En 1900 Rilke reside en la colonia de artistas de Worpswede, ahí conoce a la escultora Clara Westhoff, con quien se casaría al siguiente año y tendría una hija llamada Ruth.

Sin embargo, Rilke no reside con su familia y se dedica a viajar y escribir por toda Europa, conoce a Auguste Rodin, Paul Cézanne e Ignacio Zuloaga. En estos años publica uno de sus libros más populares: Los cuadernos de Malte Laurids Brigge, una novela empezada en 1904 y culminada en 1910, con alto contenido autobiográfico.

Primera guerra mundial

En 1914, la primera guerra mundial sorprende a Rainer Maria en Alemania, donde mantenía una relación con la pintora expresionista Lou Albert–Lasard.

Es llamado a incorporarse al ejército austrohúngaro. Sin embargo, amigos suyos interceden por él, y en menos de 6 meses es dispensado del servicio militar.

Después de la guerra sigue viajando por Europa, completando sus proyectos Elegías de Duino y Los sonetos de Orfeo.

Últimos años

A partir de 1923 empieza a padecer problemas de salud, tiene una relación con la artista Baladine Klossowska —madre del pintor Balthus y del artista y filósofo Pierre Klossowski.

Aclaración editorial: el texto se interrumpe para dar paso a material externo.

### src/source/lpif_link_pkg.sv
/* Shared widths, link word layout and sync states for the one-channel logic link.
   Modules import this package inside their bodies and use scoped names in their headers. */
`default_nettype none

package lpif_link_pkg;

  //////////////////////////////////////////////////
  // Word and lane sizes
  //////////////////////////////////////////////////

  // Packed downstream/upstream word
  localparam int LINK_WORD_W = 89;
  // One die-to-die PHY lane
  localparam int PHY_LANE_W  = 40;
  // Three lanes side by side
  localparam int LANE_VEC_W  = 3 * PHY_LANE_W;

  //////////////////////////////////////////////////
  // Field offsets inside the link word
  //////////////////////////////////////////////////

  localparam int OFS_DATA      = 0;   // 64 bits
  localparam int OFS_CRC       = 64;  // 16 bits
  localparam int OFS_STATE     = 80;  // 4 bits
  localparam int OFS_PROTID    = 84;  // 2 bits
  localparam int OFS_DVALID    = 86;
  localparam int OFS_CRC_VALID = 87;
  localparam int OFS_VALID     = 88;

  // Sideband bits in the lane vector, above the word
  localparam int STB_BIT = 89;
  localparam int MRK_BIT = 90;

  //////////////////////////////////////////////////
  // Auto-sync
  //////////////////////////////////////////////////

  // Strobe period in cycles
  localparam int STROBE_INTERVAL = 8;
  localparam int STB_CNT_W       = $clog2(STROBE_INTERVAL);

  // Transmit online FSM
  typedef enum logic [1:0] {
    sync_offline,
    sync_counting,
    sync_online
  } sync_state_t;

endpackage

`default_nettype wire

### src/source/link_auto_sync.sv
/* Delays the link online status by programmable counts and makes the periodic strobe.
   Feeds the lane concat block with tx/rx online levels and the strobe bit. */
`default_nettype none

module link_auto_sync (
  input  logic       clk_wr,
  input  logic       rst_n,
  input  logic       tx_online,
  input  logic       rx_online,
  input  logic [7:0] delay_x_value,
  input  logic [7:0] delay_xz_value,
  input  logic [7:0] delay_yz_value,
  output logic       tx_online_delay,
  output logic       rx_online_delay,
  output logic       tx_strobe
);

  import lpif_link_pkg::*;

  sync_state_t          tx_state;
  logic [7:0]           tx_cnt;
  logic [7:0]           rx_x_cnt;
  logic [7:0]           rx_yz_cnt;
  logic                 rx_x_done;
  logic                 rx_yz_done;
  logic [STB_CNT_W-1:0] stb_cnt;

  //////////////////////////////////////////////////
  // Transmit side
  //////////////////////////////////////////////////

  // Count starts at 1 on entry, so a delay of N lands N edges later
  always_ff @(posedge clk_wr or negedge rst_n) begin
    if (!rst_n) begin
      tx_state <= sync_offline;
      tx_cnt   <= '0;
    end else begin
      case (tx_state)
        sync_offline: begin
          tx_cnt <= 8'd1;
          if (tx_online) begin
            // Zero delay goes straight online
            tx_state <= (delay_xz_value == 8'd0) ? sync_online : sync_counting;
          end
        end
        sync_counting: begin
          if (!tx_online) begin
            tx_state <= sync_offline;
          end else if (tx_cnt >= delay_xz_value) begin
            tx_state <= sync_online;
          end else begin
            // Saturating count
            tx_cnt <= tx_cnt + 8'd1;
          end
        end
        sync_online: begin
          if (!tx_online) begin
            tx_state <= sync_offline;
          end
        end
        default: begin
          tx_state <= sync_offline;
        end
      endcase
    end
  end

  assign tx_online_delay = (tx_state == sync_online);

  //////////////////////////////////////////////////
  // Receive side
  //////////////////////////////////////////////////

  // Each counter holds at its threshold
  always_ff @(posedge clk_wr or negedge rst_n) begin
    if (!rst_n) begin
      rx_x_cnt  <= '0;
      rx_yz_cnt <= '0;
    end else begin
      if (!rx_online) begin
        rx_x_cnt <= '0;
      end else if (rx_x_cnt < delay_x_value) begin
        rx_x_cnt <= rx_x_cnt + 8'd1;
      end
      // Far side must have been online long enough too
      if (!tx_online_delay) begin
        rx_yz_cnt <= '0;
      end else if (rx_yz_cnt < delay_yz_value) begin
        rx_yz_cnt <= rx_yz_cnt + 8'd1;
      end
    end
  end

  assign rx_x_done  = rx_online && (rx_x_cnt >= delay_x_value);
  assign rx_yz_done = tx_online_delay && (rx_yz_cnt >= delay_yz_value);

  // Later of the two conditions wins; drops on the edge after rx_online falls
  always_ff @(posedge clk_wr or negedge rst_n) begin
    if (!rst_n) begin
      rx_online_delay <= 1'b0;
    end else begin
      rx_online_delay <= rx_x_done && rx_yz_done;
    end
  end

  //////////////////////////////////////////////////
  // Periodic strobe
  //////////////////////////////////////////////////

  // Phase zero lines up with the first online cycle
  always_ff @(posedge clk_wr or negedge rst_n) begin
    if (!rst_n) begin
      stb_cnt <= '0;
    end else if (!tx_online_delay) begin
      stb_cnt <= '0;
    end else if (stb_cnt == STB_CNT_W'(STROBE_INTERVAL - 1)) begin
      stb_cnt <= '0;
    end else begin
      stb_cnt <= stb_cnt + STB_CNT_W'(1);
    end
  end

  assign tx_strobe = tx_online_delay && (stb_cnt == '0);

endmodule

`default_nettype wire

### src/source/lpif_field_pack.sv
/* Packs the downstream LPIF fields into a registered link word and unpacks
   the received word onto the upstream fields, gated by the word-ok qualifier. */
`default_nettype none

module lpif_field_pack (
  input  logic                                clk_wr,
  input  logic                                rst_n,
  // Downstream fields
  input  logic [3:0]                          dstrm_state,
  input  logic [1:0]                          dstrm_protid,
  input  logic [63:0]                         dstrm_data,
  input  logic                                dstrm_dvalid,
  input  logic [15:0]                         dstrm_crc,
  input  logic                                dstrm_crc_valid,
  input  logic                                dstrm_valid,
  // Received word
  input  logic [lpif_link_pkg::LINK_WORD_W-1:0] rx_word,
  input  logic                                rx_word_ok,
  // Word to the lanes
  output logic [lpif_link_pkg::LINK_WORD_W-1:0] tx_word,
  // Upstream fields
  output logic [3:0]                          ustrm_state,
  output logic [1:0]                          ustrm_protid,
  output logic [63:0]                         ustrm_data,
  output logic                                ustrm_dvalid,
  output logic [15:0]                         ustrm_crc,
  output logic                                ustrm_crc_valid,
  output logic                                ustrm_valid
);

  import lpif_link_pkg::*;

  //////////////////////////////////////////////////
  // Transmit pack
  //////////////////////////////////////////////////

  // One register stage; every bit of the word is covered
  always_ff @(posedge clk_wr or negedge rst_n) begin
    if (!rst_n) begin
      tx_word <= '0;
    end else begin
      tx_word[OFS_DATA +: 64]     <= dstrm_data;
      tx_word[OFS_CRC +: 16]      <= dstrm_crc;
      tx_word[OFS_STATE +: 4]     <= dstrm_state;
      tx_word[OFS_PROTID +: 2]    <= dstrm_protid;
      tx_word[OFS_DVALID]         <= dstrm_dvalid;
      tx_word[OFS_CRC_VALID]      <= dstrm_crc_valid;
      tx_word[OFS_VALID]          <= dstrm_valid;
    end
  end

  //////////////////////////////////////////////////
  // Receive unpack
  //////////////////////////////////////////////////

  // Combinational slice; all zero until the word is qualified
  always_comb begin
    ustrm_data      = '0;
    ustrm_crc       = '0;
    ustrm_state     = '0;
    ustrm_protid    = '0;
    ustrm_dvalid    = 1'b0;
    ustrm_crc_valid = 1'b0;
    ustrm_valid     = 1'b0;
    if (rx_word_ok) begin
      ustrm_data      = rx_word[OFS_DATA +: 64];
      ustrm_crc       = rx_word[OFS_CRC +: 16];
      ustrm_state     = rx_word[OFS_STATE +: 4];
      ustrm_protid    = rx_word[OFS_PROTID +: 2];
      ustrm_dvalid    = rx_word[OFS_DVALID];
      ustrm_crc_valid = rx_word[OFS_CRC_VALID];
      ustrm_valid     = rx_word[OFS_VALID];
    end
  end

endmodule

`default_nettype wire

### src/source/phy_lane_concat.sv
/* Spreads the link word, strobe and marker over three 40-bit PHY lanes, and
   gathers the received lanes back into a word qualified by marker and online state. */
`default_nettype none

module phy_lane_concat (
  input  logic                                  clk_wr,
  input  logic                                  rst_n,
  input  logic [lpif_link_pkg::LINK_WORD_W-1:0] tx_word,
  input  logic                                  tx_online_delay,
  input  logic                                  tx_strobe,
  input  logic                                  rx_online_delay,
  // Received lanes
  input  logic [lpif_link_pkg::PHY_LANE_W-1:0]  rx_phy0,
  input  logic [lpif_link_pkg::PHY_LANE_W-1:0]  rx_phy1,
  input  logic [lpif_link_pkg::PHY_LANE_W-1:0]  rx_phy2,
  // Transmitted lanes
  output logic [lpif_link_pkg::PHY_LANE_W-1:0]  tx_phy0,
  output logic [lpif_link_pkg::PHY_LANE_W-1:0]  tx_phy1,
  output logic [lpif_link_pkg::PHY_LANE_W-1:0]  tx_phy2,
  // Received word
  output logic [lpif_link_pkg::LINK_WORD_W-1:0] rx_word,
  output logic                                  rx_word_ok
);

  import lpif_link_pkg::*;

  logic [LANE_VEC_W-1:0] tx_vec;
  logic [LANE_VEC_W-1:0] rx_vec;
  logic                  rx_mrk;

  //////////////////////////////////////////////////
  // Transmit
  //////////////////////////////////////////////////

  // Word in the low bits, then strobe and marker
  always_comb begin
    tx_vec                       = '0;
    tx_vec[LINK_WORD_W-1:0]      = tx_word;
    tx_vec[STB_BIT]              = tx_strobe;
    // Persistent marker, set on every word
    tx_vec[MRK_BIT]              = 1'b1;
  end

  // Lanes idle at zero while offline
  always_ff @(posedge clk_wr or negedge rst_n) begin
    if (!rst_n) begin
      tx_phy0 <= '0;
      tx_phy1 <= '0;
      tx_phy2 <= '0;
    end else if (tx_online_delay) begin
      tx_phy0 <= tx_vec[0*PHY_LANE_W +: PHY_LANE_W];
      tx_phy1 <= tx_vec[1*PHY_LANE_W +: PHY_LANE_W];
      tx_phy2 <= tx_vec[2*PHY_LANE_W +: PHY_LANE_W];
    end else begin
      tx_phy0 <= '0;
      tx_phy1 <= '0;
      tx_phy2 <= '0;
    end
  end

  //////////////////////////////////////////////////
  // Receive
  //////////////////////////////////////////////////

  // Same lane order as transmit
  assign rx_vec = {rx_phy2, rx_phy1, rx_phy0};

  // Only the word and marker are kept; strobe and spare bits are dropped
  always_ff @(posedge clk_wr or negedge rst_n) begin
    if (!rst_n) begin
      rx_word <= '0;
      rx_mrk  <= 1'b0;
    end else begin
      rx_word <= rx_vec[LINK_WORD_W-1:0];
      rx_mrk  <= rx_vec[MRK_BIT];
    end
  end

  // Marker present and receive side online
  assign rx_word_ok = rx_online_delay && rx_mrk;

endmodule

`default_nettype wire

### src/source/lpif_link_top.sv
/* Top of the one-channel logic link between the LPIF adapter and three PHY lanes.
   Wires auto-sync, field pack and lane concat together in the clk_wr domain. */
`default_nettype none

module lpif_link_top (
  input  logic                                 clk_wr,
  input  logic                                 rst_n,
  // Link control
  input  logic                                 tx_online,
  input  logic                                 rx_online,
  input  logic [7:0]                           delay_x_value,
  input  logic [7:0]                           delay_xz_value,
  input  logic [7:0]                           delay_yz_value,
  // Downstream channel
  input  logic [3:0]                           dstrm_state,
  input  logic [1:0]                           dstrm_protid,
  input  logic [63:0]                          dstrm_data,
  input  logic                                 dstrm_dvalid,
  input  logic [15:0]                          dstrm_crc,
  input  logic                                 dstrm_crc_valid,
  input  logic                                 dstrm_valid,
  // PHY lanes
  input  logic [lpif_link_pkg::PHY_LANE_W-1:0] rx_phy0,
  input  logic [lpif_link_pkg::PHY_LANE_W-1:0] rx_phy1,
  input  logic [lpif_link_pkg::PHY_LANE_W-1:0] rx_phy2,
  output logic [lpif_link_pkg::PHY_LANE_W-1:0] tx_phy0,
  output logic [lpif_link_pkg::PHY_LANE_W-1:0] tx_phy1,
  output logic [lpif_link_pkg::PHY_LANE_W-1:0] tx_phy2,
  // Upstream channel
  output logic [3:0]                           ustrm_state,
  output logic [1:0]                           ustrm_protid,
  output logic [63:0]                          ustrm_data,
  output logic                                 ustrm_dvalid,
  output logic [15:0]                          ustrm_crc,
  output logic                                 ustrm_crc_valid,
  output logic                                 ustrm_valid
);

  import lpif_link_pkg::*;

  //////////////////////////////////////////////////
  // Interconnect
  //////////////////////////////////////////////////

  logic                   tx_online_delay;
  logic                   rx_online_delay;
  logic                   tx_strobe;
  logic [LINK_WORD_W-1:0] tx_word;
  logic [LINK_WORD_W-1:0] rx_word;
  logic                   rx_word_ok;

  // Online delays and strobe
  link_auto_sync i_link_auto_sync (
    .clk_wr          (clk_wr),
    .rst_n           (rst_n),
    .tx_online       (tx_online),
    .rx_online       (rx_online),
    .delay_x_value   (delay_x_value),
    .delay_xz_value  (delay_xz_value),
    .delay_yz_value  (delay_yz_value),
    .tx_online_delay (tx_online_delay),
    .rx_online_delay (rx_online_delay),
    .tx_strobe       (tx_strobe)
  );

  // Field pack/unpack
  lpif_field_pack i_lpif_field_pack (
    .clk_wr          (clk_wr),
    .rst_n           (rst_n),
    .dstrm_state     (dstrm_state),
    .dstrm_protid    (dstrm_protid),
    .dstrm_data      (dstrm_data),
    .dstrm_dvalid    (dstrm_dvalid),
    .dstrm_crc       (dstrm_crc),
    .dstrm_crc_valid (dstrm_crc_valid),
    .dstrm_valid     (dstrm_valid),
    .rx_word         (rx_word),
    .rx_word_ok      (rx_word_ok),
    .tx_word         (tx_word),
    .ustrm_state     (ustrm_state),
    .ustrm_protid    (ustrm_protid),
    .ustrm_data      (ustrm_data),
    .ustrm_dvalid    (ustrm_dvalid),
    .ustrm_crc       (ustrm_crc),
    .ustrm_crc_valid (ustrm_crc_valid),
    .ustrm_valid     (ustrm_valid)
  );

  // Lane mapping
  phy_lane_concat i_phy_lane_concat (
    .clk_wr          (clk_wr),
    .rst_n           (rst_n),
    .tx_word         (tx_word),
    .tx_online_delay (tx_online_delay),
    .tx_strobe       (tx_strobe),
    .rx_online_delay (rx_online_delay),
    .rx_phy0         (rx_phy0),
    .rx_phy1         (rx_phy1),
    .rx_phy2         (rx_phy2),
    .tx_phy0         (tx_phy0),
    .tx_phy1         (tx_phy1),
    .tx_phy2         (tx_phy2),
    .rx_word         (rx_word),
    .rx_word_ok      (rx_word_ok)
  );

endmodule

`default_nettype wire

Debido a su enfermedad, Rainer viaja entre sanatorios de Francia y Suiza.

El 29 de diciembre de 1926 fallece Rainer Maria Rilke en el sanatorio Val-Mont. Tras su muerte se llega a conocer que la enfermedad que padecía por años era leucemia. Sus restos fueron enterrados en el cementerio de Raron, escogiendo Rainer su epitafio:

Rosa, oh contradicción pura, deleite
de ser sueño de nadie bajo tantos
párpados.

Póstumamente se publica su libro más famoso Cartas a un joven poeta, con cartas escritas entre 1903 y 1908, además de la agrupación de sus Requiem.